Gives way, you, now retiring, following how,

Across the stream, exhaust his idle rage,

Till floating broad upon his breathless side,

And to his fate abandon'd, to the shore

You gaily drag your unresisting prize."

Many a long day of Spring and Summer must the man who could paint so perfect a picture have passed, rod in hand and creel on back, by the hurrying streams and quiet pools of some Border Water, many a time have listened to the summer breeze whispering in the leafy banks, and heard, as in a dream, the low murmur of Jed or Ale. And what sport must they have had in the old days when Thomson fished—and even in the days when Stoddart fished—when farmers were ignorant, or careless, of the science of drainage, and rivers ran for days, nay, for weeks after rain, clear and brown, dimpled with rising trout. What sport indeed of all kinds must there have been here in the south of Scotland in very ancient days when the country was mostly forest or swamp, and wild animals, now long extinct, roamed free over hill and dale. It has been mentioned a page or two back how the lady of Gamelshiel Tower was killed by a wolf. Here, at the bead waters of Blackadder—as the crow flies not a dozen miles from Gamelshiel—we are in the midst of a district once infested by wolves.
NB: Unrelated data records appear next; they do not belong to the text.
[src/hdl/cac_pkg.sv]
// Shared types, constants and helpers for the color adjust chain.
package cac_pkg;

  localparam int CH_W      = 8;
  localparam int CH_N      = 3;
  localparam int BRIGHT_W  = 9;
  localparam int LEVEL_W   = 8;
  localparam int TEMP_W    = 8;
  localparam int CFG_W     = 9;
  localparam int CFG_IDX_W = 2;
  localparam int SAT_W     = 14;

  // Channel positions inside a beat.
  localparam int RED = 0;
  localparam int GRN = 1;
  localparam int BLU = 2;

  // Constant bias that the temperature stage adds to green and blue.
  localparam int TEMP_BIAS = 10;

  typedef logic [CH_W-1:0] chan_t;

  typedef struct packed {
    chan_t red_in;
    chan_t green_in;
    chan_t blue_in;
  } in_pix_t;

  typedef struct packed {
    chan_t red_out;
    chan_t green_out;
    chan_t blue_out;
  } out_pix_t;

  // One pipeline beat: a valid bit and the three channels.
  typedef struct packed {
    logic                       valid;
    logic [CH_N-1:0][CH_W-1:0]  ch;
  } beat_t;

  typedef enum logic [CFG_IDX_W-1:0] {
    CFG_BRIGHT   = 2'd0,
    CFG_CONTRAST = 2'd1,
    CFG_TEMP     = 2'd2
  } cfg_idx_t;

  // Limits a signed intermediate value to the channel range 0..255.
  function automatic chan_t sat_chan(input logic signed [SAT_W-1:0] v);
    logic signed [SAT_W-1:0] top;
    top = SAT_W'((1 << CH_W) - 1);
    if (v < 0) begin
      return '0;
    end else if (v > top) begin
      return '1;
    end
    return v[CH_W-1:0];
  endfunction

endpackage

[src/hdl/color_adjust_chain.sv]
// Top level of the color adjust chain: settings registers and the pixel pipeline.
//
// This block takes one RGB pixel request per clock and returns one adjusted pixel
// per request, in request order, after the brightness stage, the contrast steps
// (gain-square multiply, mid-grey offset and range check, reciprocal multiply for
// the divide by 20000) and the temperature steps (numerator build, then
// reciprocal divide and clamp). A request is taken at every rising edge where start
// is high and busy is low; busy is high only while reset is asserted, so a full
// stream of one pixel per clock is sustained. Each result appears for exactly one
// cycle with out_strobe high and cannot be held off, so the receiver must take it
// in that cycle. Settings are written through cfg_we, cfg_index and cfg_data and
// should only change while no pixel is in flight; an index beyond the three
// registers is ignored. Data that is wider than a register is cut to its width and
// read as two's complement.
module color_adjust_chain (
  input  logic                              clk,
  input  logic                              rst_n,
  input  logic                              start,
  output logic                              busy,
  input  cac_pkg::in_pix_t                  in_pix,
  output logic                              out_strobe,
  output cac_pkg::out_pix_t                 out_pix,
  input  logic                              cfg_we,
  input  logic [cac_pkg::CFG_IDX_W-1:0]     cfg_index,
  input  logic [cac_pkg::CFG_W-1:0]         cfg_data
);

  // Settings registers, all reset to zero.
  logic signed [cac_pkg::BRIGHT_W-1:0] bright_r;
  logic signed [cac_pkg::LEVEL_W-1:0]  contrast_r;
  logic signed [cac_pkg::TEMP_W-1:0]   temp_r;

  always_ff @(posedge clk) begin
    if (!rst_n) begin
      bright_r   <= '0;
      contrast_r <= '0;
      temp_r     <= '0;
    end else if (cfg_we) begin
      unique case (cfg_index)
        cac_pkg::CFG_BRIGHT:   bright_r   <= cfg_data[cac_pkg::BRIGHT_W-1:0];
        cac_pkg::CFG_CONTRAST: contrast_r <= cfg_data[cac_pkg::LEVEL_W-1:0];
        cac_pkg::CFG_TEMP:     temp_r     <= cfg_data[cac_pkg::TEMP_W-1:0];
        default: ;
      endcase
    end
  end

  // The pipeline never stalls, so requests are refused only during reset.
  assign busy = ~rst_n;

  cac_pkg::beat_t beat_in;
  cac_pkg::beat_t beat_br;
  cac_pkg::beat_t beat_ct;

  assign beat_in.valid            = start & ~busy;
  assign beat_in.ch[cac_pkg::RED] = in_pix.red_in;
  assign beat_in.ch[cac_pkg::GRN] = in_pix.green_in;
  assign beat_in.ch[cac_pkg::BLU] = in_pix.blue_in;

  cac_bright u_bright (
    .clk      (clk),
    .rst_n    (rst_n),
    .beat_i   (beat_in),
    .offset_i (bright_r),
    .beat_o   (beat_br)
  );

  cac_contrast u_contrast (
    .clk     (clk),
    .rst_n   (rst_n),
    .beat_i  (beat_br),
    .level_i (contrast_r),
    .beat_o  (beat_ct)
  );

  cac_temper u_temper (
    .clk     (clk),
    .rst_n   (rst_n),
    .beat_i  (beat_ct),
    .shift_i (temp_r),
    .valid_o (out_strobe),
    .pix_o   (out_pix)
  );

  // Every accepted request leaves the pipeline as a result strobe, and nothing else does.
  a_latency: assert property (@(posedge clk) disable iff (!rst_n)
    out_strobe == $past(start && !busy, 6))
    else $error("result strobe does not match request six cycles earlier");

  // The temperature stage always adds a positive bias to blue.
  a_blue_floor: assert property (@(posedge clk) disable iff (!rst_n)
    out_strobe |-> (out_pix.blue_out >= 8'd2))
    else $error("blue result below the temperature bias floor");

  // With a warm or neutral setting, green and blue gain at least the full bias.
  a_warm_floor: assert property (@(posedge clk) disable iff (!rst_n)
    (out_strobe && !temp_r[cac_pkg::TEMP_W-1]) |->
      (out_pix.green_out >= 8'(cac_pkg::TEMP_BIAS) &&
       out_pix.blue_out >= 8'(cac_pkg::TEMP_BIAS)))
    else $error("warm setting result below the temperature bias");

endmodule

[src/hdl/cac_bright.sv]
// Brightness stage: adds the signed offset to each channel and clamps.
module cac_bright (
  input  logic                                  clk,
  input  logic                                  rst_n,
  input  cac_pkg::beat_t                        beat_i,
  input  logic signed [cac_pkg::BRIGHT_W-1:0]   offset_i,
  output cac_pkg::beat_t                        beat_o
);

  localparam int SW = cac_pkg::SAT_W;
  localparam int CW = cac_pkg::CH_W;

  logic                                          valid_r;
  logic [cac_pkg::CH_N-1:0][cac_pkg::CH_W-1:0]   ch_r;
  logic [cac_pkg::CH_N-1:0][cac_pkg::CH_W-1:0]   ch_nxt;

  always_comb begin
    for (int i = 0; i < cac_pkg::CH_N; i++) begin
      ch_nxt[i] = cac_pkg::sat_chan($signed({{(SW-CW){1'b0}}, beat_i.ch[i]}) + SW'(offset_i));
    end
  end

  always_ff @(posedge clk) begin
    if (!rst_n) begin
      valid_r <= 1'b0;
    end else begin
      valid_r <= beat_i.valid;
    end
  end

  always_ff @(posedge clk) begin
    ch_r <= ch_nxt;
  end

  assign beat_o.valid = valid_r;
  assign beat_o.ch    = ch_r;

endmodule

[src/hdl/cac_contrast.sv]
// Contrast stage: three pipeline steps of (2v-255)*k^2 + 2550000, then /20000.
module cac_contrast (
  input  logic                                  clk,
  input  logic                                  rst_n,
  input  cac_pkg::beat_t                        beat_i,
  input  logic signed [cac_pkg::LEVEL_W-1:0]    level_i,
  output cac_pkg::beat_t                        beat_o
);

  localparam int N  = cac_pkg::CH_N;
  localparam int CW = cac_pkg::CH_W;
  localparam int PW = 27;              // product and offset sum width
  localparam int MW = 18;              // numerator after dropping the five low bits
  localparam int RW = 19;              // reciprocal width
  localparam int DSHIFT = 28;          // 2^28/625 reciprocal, exact for numerators < 2^18
  localparam logic [RW-1:0] DRECIP = RW'(429497);
  localparam logic signed [PW-1:0] MID_N = PW'(2550000);
  localparam logic signed [PW-1:0] SAT_N = PW'(5100000);
  localparam logic [15:0] K2_RESET = 16'd10000;

  // Gain square, derived from the level register.
  logic signed [8:0]  k;
  logic signed [17:0] kk;
  logic [15:0]        k2_r;

  assign k  = 9'sd100 + 9'(level_i);
  assign kk = k * k;

  always_ff @(posedge clk) begin
    if (!rst_n) begin
      k2_r <= K2_RESET;
    end else begin
      k2_r <= kk[15:0];
    end
  end

  // Step A: signed product.
  logic                 va_r;
  logic signed [PW-1:0] pa_r   [N];
  logic signed [PW-1:0] pa_nxt [N];

  always_comb begin
    for (int i = 0; i < N; i++) begin
      pa_nxt[i] = ($signed({1'b0, beat_i.ch[i], 1'b0}) - 10'sd255) * $signed({1'b0, k2_r});
    end
  end

  // Step B: add mid grey, flag the clamped cases, keep the numerator for division.
  logic                 vb_r;
  logic                 zb_r   [N];
  logic                 sb_r   [N];
  logic [MW-1:0]        mb_r   [N];
  logic signed [PW-1:0] n      [N];

  always_comb begin
    for (int i = 0; i < N; i++) begin
      n[i] = pa_r[i] + MID_N;
    end
  end

  // Step C: reciprocal multiply and final clamp.
  logic                        vc_r;
  logic [N-1:0][CW-1:0]        chc_r;
  logic [N-1:0][CW-1:0]        chc_nxt;
  logic [MW+RW-1:0]            prod [N];

  always_comb begin
    for (int i = 0; i < N; i++) begin
      prod[i] = {{RW{1'b0}}, mb_r[i]} * {{MW{1'b0}}, DRECIP};
      if (zb_r[i]) begin
        chc_nxt[i] = '0;
      end else if (sb_r[i]) begin
        chc_nxt[i] = '1;
      end else begin
        chc_nxt[i] = prod[i][DSHIFT+CW-1:DSHIFT];
      end
    end
  end

  always_ff @(posedge clk) begin
    if (!rst_n) begin
      va_r <= 1'b0;
      vb_r <= 1'b0;
      vc_r <= 1'b0;
    end else begin
      va_r <= beat_i.valid;
      vb_r <= va_r;
      vc_r <= vb_r;
    end
  end

  always_ff @(posedge clk) begin
    for (int i = 0; i < N; i++) begin
      pa_r[i] <= pa_nxt[i];
      zb_r[i] <= n[i][PW-1];
      sb_r[i] <= (n[i] >= SAT_N);
      mb_r[i] <= n[i][MW+4:5];
    end
    chc_r <= chc_nxt;
  end

  assign beat_o.valid = vc_r;
  assign beat_o.ch    = chc_r;

endmodule

[src/hdl/cac_temper.sv]
// Temperature stage: per-channel offset, division of red and green by a small constant, clamp.
module cac_temper (
  input  logic                                  clk,
  input  logic                                  rst_n,
  input  cac_pkg::beat_t                        beat_i,
  input  logic signed [cac_pkg::TEMP_W-1:0]     shift_i,
  output logic                                  valid_o,
  output cac_pkg::out_pix_t                     pix_o
);

  localparam int SW = cac_pkg::SAT_W;
  localparam int XW = 14;
  localparam int AW = 13;
  localparam int QW = 10;
  // Reciprocals: 2^15/10 and 2^16/13 rounded up, exact over the numerator range.
  localparam logic [11:0] R10 = 12'd3277;
  localparam int          S10 = 15;
  localparam logic [12:0] R13 = 13'd5042;
  localparam int          S13 = 16;
  localparam logic [5:0]  R18 = 6'd57;
  localparam int          S18 = 10;
  localparam logic [4:0]  BIAS = 5'(cac_pkg::TEMP_BIAS);

  // Offsets that depend on the setting only.
  logic                 neg;
  logic signed [AW-1:0] t13;
  logic signed [AW-1:0] radd;
  logic signed [AW-1:0] gadd;
  logic signed [8:0]    tn;
  logic [12:0]          t18;
  logic [4:0]           badd;

  always_comb begin
    neg  = shift_i[cac_pkg::TEMP_W-1];
    t13  = AW'(shift_i);
    tn   = -(9'(shift_i));
    t18  = {6'b0, shift_i[6:0]} * {7'b0, R18};
    if (neg) begin
      radd = t13 * 13'sd19;
      gadd = t13 * 13'sd10 + 13'sd130;
      badd = BIAS - tn[8:4];
    end else begin
      radd = t13 * 13'sd18 + 13'sd100;
      gadd = t13 * 13'sd13 + 13'sd130;
      badd = BIAS + 5'(t18[12:S18]);
    end
  end

  // Step one: numerators and the blue sum.
  logic                 v1_r;
  logic signed [XW-1:0] xr_r;
  logic signed [XW-1:0] xg_r;
  logic [8:0]           xb_r;

  // Step two: divide, clamp, output register.
  logic                 v2_r;
  cac_pkg::out_pix_t    pix_r;
  cac_pkg::out_pix_t    pix_nxt;
  logic [24:0]          pr;
  logic [25:0]          pg;
  logic [QW-1:0]        qr;
  logic [QW-1:0]        qg;

  always_comb begin
    pr = {12'b0, xr_r[12:0]} * {13'b0, R10};
    pg = {13'b0, xg_r[12:0]} * {13'b0, R13};
    qr = pr[S10+QW-1:S10];
    qg = pg[S13+QW-1:S13];
    pix_nxt.red_out   = xr_r[XW-1] ? '0 : cac_pkg::sat_chan(SW'(qr));
    pix_nxt.green_out = xg_r[XW-1] ? '0 : cac_pkg::sat_chan(SW'(qg));
    pix_nxt.blue_out  = cac_pkg::sat_chan(SW'(xb_r));
  end

  always_ff @(posedge clk) begin
    if (!rst_n) begin
      v1_r <= 1'b0;
      v2_r <= 1'b0;
    end else begin
      v1_r <= beat_i.valid;
      v2_r <= v1_r;
    end
  end

  always_ff @(posedge clk) begin
    xr_r  <= $signed({2'b0, beat_i.ch[cac_pkg::RED], 3'b0})
           + $signed({4'b0, beat_i.ch[cac_pkg::RED], 1'b0}) + XW'(radd);
    xg_r  <= $signed({2'b0, beat_i.ch[cac_pkg::GRN], 3'b0})
           + $signed({3'b0, beat_i.ch[cac_pkg::GRN], 2'b0})
           + $signed({5'b0, beat_i.ch[cac_pkg::GRN]}) + XW'(gadd);
    xb_r  <= {1'b0, beat_i.ch[cac_pkg::BLU]} + {4'b0, badd};
    pix_r <= pix_nxt;
  end

  assign valid_o = v2_r;
  assign pix_o   = pix_r;

endmodule
[config.mk]
export PLATFORM = sky130hd
export DESIGN_NAME = color_adjust_chain
export DESIGN_NICKNAME = d
export VERILOG_FILES = /design/src/hdl/cac_pkg.sv /design/src/hdl/color_adjust_chain.sv /design/src/hdl/cac_bright.sv /design/src/hdl/cac_contrast.sv /design/src/hdl/cac_temper.sv
export SDC_FILE = /design/constraint.sdc
export NUM_CORES = 2
export LEC_CHECK = 0
export ABC_CLOCK_PERIOD_IN_PS = 7750
export BUFFER_PORTS_ARGS = -buffer_cell sky130_fd_sc_hd__buf_2
export CORE_MARGIN = 2
export CORE_UTILIZATION = 46
export DETAILED_ROUTE_END_ITERATION = 16
export GPL_ROUTABILITY_DRIVEN = 0
export SKIP_LAST_GASP = 1
export SLEW_MARGIN = 20
export SYNTH_ARGS = -nofsm -noshare
export SYNTH_HDL_FRONTEND = slang
export SYNTH_SLANG_ARGS = --single-unit
[constraint.sdc]
create_clock -name clk -period 7.75 [get_ports clk]
set_input_delay 0 -clock clk [delete_from_list [all_inputs] [get_ports clk]]
set_output_delay 0 -clock clk [all_outputs]
set_load 0.02 [all_outputs]
# --- After elaboration in Yosys (flattened, before gate mapping) ---
# Memory sizes are Yosys's and may differ from the RTL's.
# Cells that the tools add are included.
totals:
  ff_bits: 156
  ramBits: 141
  input_bits: 39
  elab_cells: 112
  n_memories: 4
classes:
  add_sub_neg: 22
  n_mul: 14
  order_cmp: 12
  eq_ne: 2
  mux: 30
  bitwise_logic: 2
  n_reduce_logical: 4
mem_list:
  columns: ["name", "depth", "word_bits", "read_ports", "rd_clocked_by_memory_dff", "write_ports", "line", "rtl"]
  rows:
  - ["u_contrast.pa_r", 3, 27, 3, 0, 3, "cac_contrast.sv:39", "logic signed [PW-1:0] pa_r [N];"]
  - ["u_contrast.mb_r", 3, 18, 3, 0, 3, "cac_contrast.sv:52", "logic [MW-1:0] mb_r [N];"]
  - ["u_contrast.sb_r", 3, 1, 3, 0, 3, "cac_contrast.sv:51", "logic sb_r [N];"]
  - ["u_contrast.zb_r", 3, 1, 3, 0, 3, "cac_contrast.sv:50", "logic zb_r [N];"]
ops:
  columns: ["operator", "count"]
  rows:
  - ["2-to-1 mux 8 bit", 18]
  - ["multiplier 18 x 19 -> 36 bit, second input constant", 3]
  - ["adder 27 x 23 -> 27 bit, second input constant", 3]
  - ["greater-or-equal comparator 27 x 24 -> 1 bit, second input constant", 3]
  - ["multiplier 27 x 17 -> 27 bit", 3]
  - ["multiplier 13 x 12 -> 25 bit, second input constant", 2]
  - ["adder 9 x 9 -> 10 bit", 3]
  - ["greater-than comparator 10 x 9 -> 1 bit, second input constant", 3]
  - ["< comparator 10 x 1 -> 1 bit, second input constant", 3]
  - ["subtractor 9 x 8 -> 10 bit, second input constant", 3]
  - ["adder 13 x 9 -> 13 bit, second input constant", 2]
  - ["2-to-1 mux 13 bit", 2]
  - ["greater-than comparator 10 x 8 -> 1 bit, second input constant", 2]
  - ["multiplier 9 x 9 -> 16 bit", 1]
  - ["adder 13 x 13 -> 14 bit", 1]
  - ["adder 14 x 13 -> 14 bit", 1]
  - ["adder 14 x 9 -> 14 bit", 1]
  - ["adder 13 x 8 -> 13 bit, second input constant", 1]
  - ["multiplier 7 x 6 -> 13 bit, second input constant", 1]
  - ["multiplier 8 x 5 -> 13 bit, second input constant", 1]
  - ["multiplier 8 x 6 -> 13 bit, second input constant", 1]
  - ["adder 11 x 10 -> 12 bit", 1]
  - ["adder 11 x 9 -> 12 bit", 1]
  - ["multiplier 8 x 4 -> 12 bit, second input constant", 1]
  - ["15 further kinds", 25]

# --- Depth between registers and ports, before layout ---
depth:
  ltp_word: 5
  depth_mapped: 24
  depth_no_buf: 24

# --- Hierarchy ---
# Synthesis repeated with hierarchy kept, for this count alone.
hier_totals:
  cells_unflattened: 5770
  hier_area_um2: 54463.5
by_module_without_submodules:
  columns: ["module", "n_inst", "cells_per_inst", "area_per_inst_um2", "seq_area_each_um2"]
  rows:
  - ["cac_contrast", 1, 4225, 40034.6, 3623.5]
  - ["cac_temper", 1, 1228, 11583.6, 1261.2]
  - ["cac_bright", 1, 221, 1890.6, 500.5]
  - ["color_adjust_chain", 1, 96, 954.7, 500.5]

# --- Worst setup path after synthesis ---
# OpenSTA, ideal clock, no wires.
synth_path:
  path_kind: "register to register"
  from: "register u_contrast.k2_r[14]"
  to: "memory u_contrast.pa_r[2][26], in the netlist u_contrast.pa_r[0][80]"
  t_arrival_ps: 5576
  required_ps: 7678
  slack_ps: 2101
  stages_incl_launch_ff: 21
  path_buffers: 2
  cell_sequence: "dfxtp_1 > clkbuf_1 > clkbuf_1 > nand2_1 > fa_1 > inv_1 > fa_1 > inv_1 > fa_1 > fa_1 > inv_1 > fa_1 > ha_1 > a2111oi_2 > o21a_1 > a21oi_1 > a311oi_1 > a21oi_1 > a211o_1 > a21oi_1 > xnor2_1"
synth_rtl:
  columns: ["element", "line", "rtl"]
  rows:
  - ["from (decl)", "cac_contrast.sv:24", "logic [15:0] k2_r;"]
  - ["from (signal assigned)", "cac_contrast.sv:33", "k2_r <= kk[15:0];"]
  - ["to (decl)", "cac_contrast.sv:39", null]

==> impl_metrics.csv <==
group,metric,value,unit
sta,fmax,153,MHz
flow_run,cap_violations,0,
yosys,synth_cells,5522,
worst_setup_path,crit_slowest_cell,"dfxtp_1",
yosys,ys_ff_latch,294,
cts,cts_resized,0,
min_path,hold_path_class,"in2reg",
sta,hold_viol_final,0,
global_route,grt_use_met2,0.341,
cts,cts_root_buf,"clkbuf_16",
die,start_util,0.463,
worst_setup_path,cp.depth,19,
die,fp.dieArea,119000,um2
cts,clockBufferDepth,3,
global_route,grt-busiest-layer,"met2",
die,fp.dieW,345,um
drt,drc,0,
worst_setup_path,reg2reg_from,"u_contrast.mb_r[0][25]",
sta,maxSlewHeadroom,0.423,
yosys,postSynth.asyncResetShare,0,
final_layout,layout_commonest_cell,"inv_1",
cts,cts-buffers-inserted,39,
final_layout,drive_above_1_share,0.0424,
drt,num_vias,36200,
min_path,holdPathEnd,"u_bright.beat_o[14]",
sta,min_period,6520,ps
yosys,synth_top_area_frac,0.327,
worst_setup_path,rrSetupSlack,1230,ps
sta,clock_skew,20.9,ps
final_layout,ff_latch_area,5890,um2
min_path,hold_path_depth,4,
drt,wl,116,mm
sta,fin_setup_tns,0,ps
worst_setup_path,crit_path_frequent_cell,"fa_1",
global_route,met3_usage,0.0414,
worst_setup_path,cp-end-kind,"flip-flop",
global_route,grt_pass1_vias,38700,
cts,clock-sinks,294,
sta,period_share,0.842,
cts,cts_setup_buffers,0,
worst_setup_path,cp.arrival,6980,ps
yosys,synth-edff-count,0,
sta,slew_violations,0,
final_layout,nNetsFinal,7559,
cts,htreeDepth,2,
yosys,yosysWarnings,0,
worst_setup_path,path_buf_inv,4,
final_layout,multi_input_area,42800,um2
yosys,yosys.area.top_type,"fa_1",
yosys,ys.flop_type,"dfxtp_1",
yosys,yosys-top-cells-area,"fa_1 (33%), ha_1 (24%), dfxtp_1 (11%)",
global_route,antenna_found_initial,5,
global_route,grt_max_degree,48,
cts,cts_hold_buf,43,
sta,worst_pin_slew,864,ps
drt,drtIter0Drc,1642,
die,core-area,116000,um2
placement,hpwl,99.1,mm
placement,numPortBuffers,64,
yosys,synth_area_per_cell,9.71,um2
final_layout,fill_cells,10800,
cts,clk_latency,590,ps
drt,wl_per_cell,16.2,um
global_route,grt_pass1_wl,197,mm
worst_setup_path,worst-path-max-fanout,7,
yosys,syn-cell-area,53600,um2
min_path,worstHoldStart,"in_pix[14]",
die,die_h,345,um
sta,setup_viol,0,
worst_setup_path,start_kind,"flip-flop",
die,rows,125,
final_layout,area_growth,7.02,%
global_route,grt-ovfl-total,0,
worst_setup_path,worstPathCellList,"inv_1 > ha_1 > inv_1 > fa_1 > fa_1 > inv_1 > fa_1 > inv_1 > fa_1 > fa_1 > ha_1 > a21o_1 > a21oi_1 > o211ai_1 > a31oi_1 > nor3_1 > nor3_2 > a21oi_1 > a2111oi_0",
drt,dr.pass1.iters,5,
worst_setup_path,path_class,"reg2reg",
global_route,met1_usage,0.270,
worst_setup_path,slowest_delay,560,ps
die,io_pins,65,
final_layout,mostFrequentLayoutCells,"inv_1 (1,216), ha_1 (1,038), fa_1 (875)",
yosys,synth_cell_type_count,93,
drt,antenna_left,0,
sta,rsz0062_at_grt,"false",
drt,vias_per_cell,5.06,
worst_setup_path,timing.rr.end,"u_contrast.beat_o[13]",
worst_setup_path,worstRegToRegCells,19,
worst_setup_path,cp.required,8200,ps
outcome,status,"complete, no violations",
cts,cts_tree,"yes",
worst_setup_path,cp_top_family,"adder cells",
yosys,yosysSeqAreaShare,0.110,
global_route,grt_usage,0.203,
cts,path_clk_slew,70,ps
state kept, by name, summed over array words and instances, names as in the netlist, 3 cells and up:
name,flops
u_temper.xb_r,9
u_contrast.beat_o,24
u_temper.xg_r,14
u_temper.pix_o,24
u_contrast.sb_r,3
u_temper.xr_r,14
u_contrast.zb_r,3
u_contrast.k2_r,15
u_bright.beat_o,24
u_contrast.mb_r,54
temp_r,8
bright_r,9
contrast_r,8
u_contrast.pa_r,79
worst max path at each step:
stage,startpoint,to,slack [ps]
finish,u_contrast.mb_r[0][25],u_contrast.beat_o[13],1230
floorplan,u_contrast.k2_r[14],u_contrast.pa_r[0][80],2100
global placement,u_contrast.mb_r[0][25],u_contrast.beat_o[13],1280
global route,u_contrast.mb_r[0][25],u_contrast.beat_o[13],730
detailed placement,u_contrast.mb_r[0][25],u_contrast.beat_o[13],1160
CTS,u_contrast.mb_r[0][25],u_contrast.beat_o[13],1140
routing by layer:
metal  vias to the layer above  wire [um]
li1                      17700          -
met1                     17800      53000
met2                       563      54900
met3                       131       6280
met4                         6       2150
met5                         -         40
final cells by class:
| type | count | area share |
|---|---|---|
| clock inverters | 19 | 0.00279 |
| multi-input cells | 3926 | 0.747 |
| flip-flops and latches | 294 | 0.103 |
| inverters | 1217 | 0.0796 |
| diodes | 2 | 0.0000872 |
| well taps | 1524 | 0.0332 |
| repair buffers | 129 | 0.0160 |
| clock buffers | 51 | 0.0190 |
Westruther, through which parish Blackadder runs, was originally "Wolfstruther," the "swamp of the wolves." And all over the surrounding country, place names speak of the beasts of the field. An MS. account of Berwickshire tells how Westruther was "a place of old which had great woods, with wild beasts, fra quhilk the dwellings and hills were designed, as Wolfstruther, Raecleuch, Hindside, Hartlaw and Harelaw."

"There's hart and hynd, and dae and rae,

And of a' wilde hestis grete plentie,"

as we read in the "Sang of the Outlaw Murray.